Mar. 29th, 2019

Well, we got home last night. I'm still tired. The visit went pretty well. We spent quite a lot of time with my mother. We didn't get to see her doing therapy, which I had really wanted to see for myself. Her schedule seemed to be a little different from the usual that day. Just bad luck I guess. It's interesting starting to write up this post. I think, "Okay now, summarize your experience. Do that thing like you do." And my brain is just like NOPE. Yeah, nothing bad happened this time--not like all the days in the hospital. And yet, I'm just tired out. I can't bear to go into detail about all the everyday sadness of seeing all the things my mother has lost. I should be looking at this as if it's positive, because we talked to her PT, and she is doing well in many ways. Her bones are healing. She can use her right arm again. She still takes an interest in things and has opinions about her haircut and puts a little lipstick on before going to the dining room, and tries to read Willa Cather (she's attempting to re-read The Professor's House). But she can't find her call button . . . thinks it's the control for her recliner when she does find it . . . thought it was Sunday on Wednesday and again on Thursday . . . . There are many reasons why we feel very anxious about whether she can even go back to her little assisted care apartment. There's a lot to think about.

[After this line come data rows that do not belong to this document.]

$ cat src/rtl/core/fbq_pkg.sv
// ------------------------------------------------------------------------
// fbq_pkg
// types and fixed constants of the finite buffer queue timing model
// ------------------------------------------------------------------------
package fbq_pkg;

	localparam int TIME_W     = 48;
	localparam int BITS_W     = 24;
	localparam int RATE_W     = 32;
	localparam int LIMIT_W    = 16;
	localparam int FIELD_W    = 32;
	localparam int OP_W       = 2;
	localparam int CFG_IDX_W  = 2;
	localparam int CFG_DATA_W = 32;

	localparam logic [TIME_W-1:0]  TIME_MAX  = '1;
	localparam logic [FIELD_W-1:0] FIELD_MAX = '1;

	// configuration register indexes
	localparam logic [CFG_IDX_W-1:0] REG_LIMIT_EN  = 2'd0;
	localparam logic [CFG_IDX_W-1:0] REG_BUF_LIMIT = 2'd1;
	localparam logic [CFG_IDX_W-1:0] REG_LINK_RATE = 2'd2;

	typedef enum logic [OP_W-1:0] {
		OP_OBSERVE = 2'd0,
		OP_ARRIVE  = 2'd1,
		OP_DEPART  = 2'd2,
		OP_NONE    = 2'd3
	} fbq_op_t;

	typedef enum logic [1:0] {
		ST_IDLE,
		ST_DECIDE,
		ST_DIVIDE,
		ST_DONE
	} fbq_state_t;

	// status into the sequencer
	typedef struct packed {
		logic evt_valid;
		logic is_arrival;
		logic drop;
		logic div_done;
		logic res_free;
	} fbq_stat_t;

	// strobes out of the sequencer
	typedef struct packed {
		logic evt_ready;
		logic capture;
		logic decide;
		logic div_start;
		logic commit;
	} fbq_ctrl_t;

endpackage

$ cat src/rtl/core/fbq_ctrl.sv
// ------------------------------------------------------------------------
// fbq_ctrl
// event sequencer: capture, admission decision, divide, commit
// ------------------------------------------------------------------------
module fbq_ctrl (
	input  logic               clk,
	input  logic               arst_n,
	input  fbq_pkg::fbq_stat_t stat,
	output fbq_pkg::fbq_ctrl_t ctrl
);

	import fbq_pkg::*;

	fbq_state_t state_q;
	fbq_state_t state_d;

	always_ff @(posedge clk or negedge arst_n) begin
		if (!arst_n) begin
			state_q <= ST_IDLE;
		end else begin
			state_q <= state_d;
		end
	end

	always_comb begin
		state_d = state_q;
		unique case (state_q)
			ST_IDLE: begin
				if (stat.evt_valid) state_d = ST_DECIDE;
			end
			ST_DECIDE: begin
				if (stat.is_arrival && !stat.drop) state_d = ST_DIVIDE;
				else state_d = ST_DONE;
			end
			ST_DIVIDE: begin
				if (stat.div_done) state_d = ST_DONE;
			end
			ST_DONE: begin
				if (stat.res_free) state_d = ST_IDLE;
			end
		endcase
	end

	always_comb begin
		ctrl = '0;
		unique case (state_q)
			ST_IDLE: begin
				ctrl.evt_ready = 1'b1;
				ctrl.capture   = stat.evt_valid;
			end
			ST_DECIDE: begin
				ctrl.decide    = 1'b1;
				ctrl.div_start = stat.is_arrival && !stat.drop;
			end
			ST_DIVIDE: begin
				ctrl = '0;
			end
			ST_DONE: begin
				ctrl.commit = stat.res_free;
			end
		endcase
	end

endmodule
==> src/rtl/stft_mp_pkg.sv <==
// Shared constants, CORDIC angle table and twiddle generator for the STFT block.
`default_nettype none
package stft_mp_pkg;

    localparam int CORDIC_STEPS = 24;
    localparam int SAMPLE_W     = 16;
    localparam int TW_W         = 19;   // Q1.17 twiddle, signed
    localparam int ACC_W        = 42;   // sample * twiddle summed over up to 64 points
    localparam int RE_W         = 29;   // bin value at scale 2^4
    localparam int XY_W         = 32;   // CORDIC x/y
    localparam int Z_W          = 34;   // CORDIC angle, 32-bit turn fraction plus headroom
    localparam int MAG_W        = 22;
    localparam int PHASE_W      = 16;
    localparam int BIN_W        = 6;
    localparam int HOP_W        = 11;
    localparam int WIN_W        = 7;
    localparam int CFG_DATA_W   = 11;

    localparam logic CFG_HOP_SIZE    = 1'b0;
    localparam logic CFG_WINDOW_SIZE = 1'b1;

    localparam longint GAIN_Q30     = 64'sd652032874;
    localparam longint HALF_TURN    = 64'sd2147483648;
    localparam longint QUARTER_TURN = 64'sd1073741824;
    localparam int     PI_Q13       = 25736;
    localparam longint PHASE_SCALE  = 64'sd411775;
    localparam int     MAG_MAX      = 2097152;

    localparam longint ATAN_TURNS [CORDIC_STEPS] = '{
        64'sh20000000, 64'sh12E4051E, 64'sh09FB385B, 64'sh051111D4,
        64'sh028B0D43, 64'sh0145D7E1, 64'sh00A2F61E, 64'sh00517C55,
        64'sh0028BE53, 64'sh00145F2E, 64'sh000A2F98, 64'sh000517CC,
        64'sh00028BE6, 64'sh000145F3, 64'sh0000A2F9, 64'sh0000517C,
        64'sh000028BE, 64'sh0000145F, 64'sh00000A2F, 64'sh00000517,
        64'sd652, 64'sd326, 64'sd163, 64'sd81
    };

    // cos/sin in Q1.17 of an angle given as a 32-bit turn fraction; elaboration only
    function automatic logic [2*TW_W-1:0] twiddle_q17(input longint z_turn);
        longint z;
        longint x;
        longint y;
        longint dx;
        longint dy;
        longint cr;
        longint sr;
        logic   neg;
        int     i;
        z   = z_turn;
        x   = GAIN_Q30;
        y   = 0;
        neg = 1'b0;
        if (z >= HALF_TURN) z = z - 2 * HALF_TURN;
        if (z > QUARTER_TURN) begin
            z   = z - HALF_TURN;
            neg = 1'b1;
        end else if (z < -QUARTER_TURN) begin
            z   = z + HALF_TURN;
            neg = 1'b1;
        end
        for (i = 0; i < CORDIC_STEPS; i++) begin
            dx = y >>> i;
            dy = x >>> i;
            if (z >= 0) begin
                x = x - dx;
                y = y + dy;
                z = z - ATAN_TURNS[i];
            end else begin
                x = x + dx;
                y = y - dy;
                z = z + ATAN_TURNS[i];
            end
        end
        if (neg) begin
            x = -x;
            y = -y;
        end
        cr = (x + 4096) >>> 13;
        sr = (y + 4096) >>> 13;
        return {cr[TW_W-1:0], sr[TW_W-1:0]};
    endfunction

endpackage
`default_nettype wire

==> src/rtl/stft_mp_mac.sv <==
// Sample memory and shared multiply-accumulate unit: one DFT bin per run.
`default_nettype none
module stft_mp_mac
    import stft_mp_pkg::*;
#(
    parameter int N_FFT = 64
) (
    input  wire logic                          aclk,
    input  wire logic                          aresetn,
    input  wire logic                          wr_en,
    input  wire logic signed [SAMPLE_W-1:0]    wr_data,
    input  wire logic                          start,
    input  wire logic [$clog2(N_FFT)-1:0]      bin_k,
    input  wire logic [$clog2(N_FFT+1)-1:0]    win_len,
    output logic                               done,
    output logic signed [RE_W-1:0]             bin_re,
    output logic signed [RE_W-1:0]             bin_im
);

    localparam int IDX_W = $clog2(N_FFT);
    localparam int CNT_W = $clog2(N_FFT + 1);

    logic signed [SAMPLE_W-1:0] mem [N_FFT];
    logic [2*TW_W-1:0]          tw_rom [N_FFT];

    for (genvar g = 0; g < N_FFT; g++) begin : g_tw
        localparam longint ZT  = (longint'(g) * 64'sd4294967296) / N_FFT;
        localparam logic [2*TW_W-1:0] TWV = twiddle_q17(ZT);
        assign tw_rom[g] = TWV;
    end

    logic [IDX_W-1:0]            wp_reg, rd_reg, t_reg, k_reg;
    logic [CNT_W-1:0]            n_reg;
    logic                        issue_reg, v1_reg, v2_reg, l1_reg, l2_reg, done_reg;
    logic signed [SAMPLE_W-1:0]  samp_reg;
    logic [2*TW_W-1:0]           tw_reg;
    logic signed [SAMPLE_W+TW_W-1:0] pre_reg, pim_reg;
    logic signed [ACC_W-1:0]     acc_re_reg, acc_im_reg;

    logic [IDX_W+1:0]            start_sum;
    logic [IDX_W-1:0]            start_ptr;
    logic [IDX_W:0]              t_sum;
    logic [IDX_W-1:0]            t_next;
    logic [IDX_W-1:0]            rd_next;
    logic [IDX_W-1:0]            wp_next;
    logic signed [ACC_W-1:0]     rnd_re, rnd_im;

    // wp points at the oldest sample, so the frame starts w entries back from it
    always_comb begin
        start_sum = (IDX_W+2)'(wp_reg) + (IDX_W+2)'(N_FFT) - (IDX_W+2)'(win_len);
        if (start_sum >= (IDX_W+2)'(N_FFT))
            start_ptr = IDX_W'(start_sum - (IDX_W+2)'(N_FFT));
        else
            start_ptr = start_sum[IDX_W-1:0];
        t_sum = (IDX_W+1)'(t_reg) + (IDX_W+1)'(k_reg);
        if (t_sum >= (IDX_W+1)'(N_FFT))
            t_next = IDX_W'(t_sum - (IDX_W+1)'(N_FFT));
        else
            t_next = t_sum[IDX_W-1:0];
        rd_next = (rd_reg == IDX_W'(N_FFT - 1)) ? '0 : rd_reg + 1'b1;
        wp_next = (wp_reg == IDX_W'(N_FFT - 1)) ? '0 : wp_reg + 1'b1;
    end

    always_ff @(posedge aclk) begin
        if (wr_en) mem[wp_reg] <= wr_data;
        if (issue_reg) begin
            samp_reg <= mem[rd_reg];
            tw_reg   <= tw_rom[t_reg];
        end
        if (v1_reg) begin
            pre_reg <= samp_reg * $signed(tw_reg[2*TW_W-1:TW_W]);
            pim_reg <= samp_reg * $signed(tw_reg[TW_W-1:0]);
        end
    end

    always_ff @(posedge aclk) begin
        if (!aresetn) begin
            wp_reg     <= '0;
            issue_reg  <= 1'b0;
            v1_reg     <= 1'b0;
            v2_reg     <= 1'b0;
            l1_reg     <= 1'b0;
            l2_reg     <= 1'b0;
            done_reg   <= 1'b0;
            rd_reg     <= '0;
            t_reg      <= '0;
            k_reg      <= '0;
            n_reg      <= '0;
            acc_re_reg <= '0;
            acc_im_reg <= '0;
        end else begin
            if (wr_en) wp_reg <= wp_next;
            v1_reg   <= issue_reg;
            l1_reg   <= issue_reg && (n_reg == CNT_W'(1));
            v2_reg   <= v1_reg;
            l2_reg   <= l1_reg;
            done_reg <= v2_reg && l2_reg;
            if (start) begin
                rd_reg     <= start_ptr;
                t_reg      <= '0;
                k_reg      <= bin_k;
                n_reg      <= win_len;
                issue_reg  <= 1'b1;
                acc_re_reg <= '0;
                acc_im_reg <= '0;
            end else if (issue_reg) begin
                rd_reg <= rd_next;
                t_reg  <= t_next;
                n_reg  <= n_reg - 1'b1;
                if (n_reg == CNT_W'(1)) issue_reg <= 1'b0;
            end
            if (v2_reg) begin
                acc_re_reg <= acc_re_reg + ACC_W'(pre_reg);
                acc_im_reg <= acc_im_reg - ACC_W'(pim_reg);
            end
        end
    end

    assign rnd_re = acc_re_reg + ACC_W'(4096);
    assign rnd_im = acc_im_reg + ACC_W'(4096);
    assign bin_re = rnd_re[ACC_W-1:13];
    assign bin_im = rnd_im[ACC_W-1:13];
    assign done   = done_reg;

endmodule
`default_nettype wire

I asked the nursing director about a care conference. She said I should talk to the social worker. Who was on vacation till next week. So I called the other social worker who was taking over her calls. I called her on Wednesday, and she didn't call me back. I called her on Thursday, and she didn't call me back. I called her this morning, and her voicemail said I couldn't leave a message because the box was full. I called the administrator and left a very slightly snotty message with HER. Miraculously enough, the social worker called me back a couple of hours later. I guess it was just a coincidence. . . . Anyway, we have a care conference set up for Wednesday next week, so hopefully some questions will be answered and some decisions can be made.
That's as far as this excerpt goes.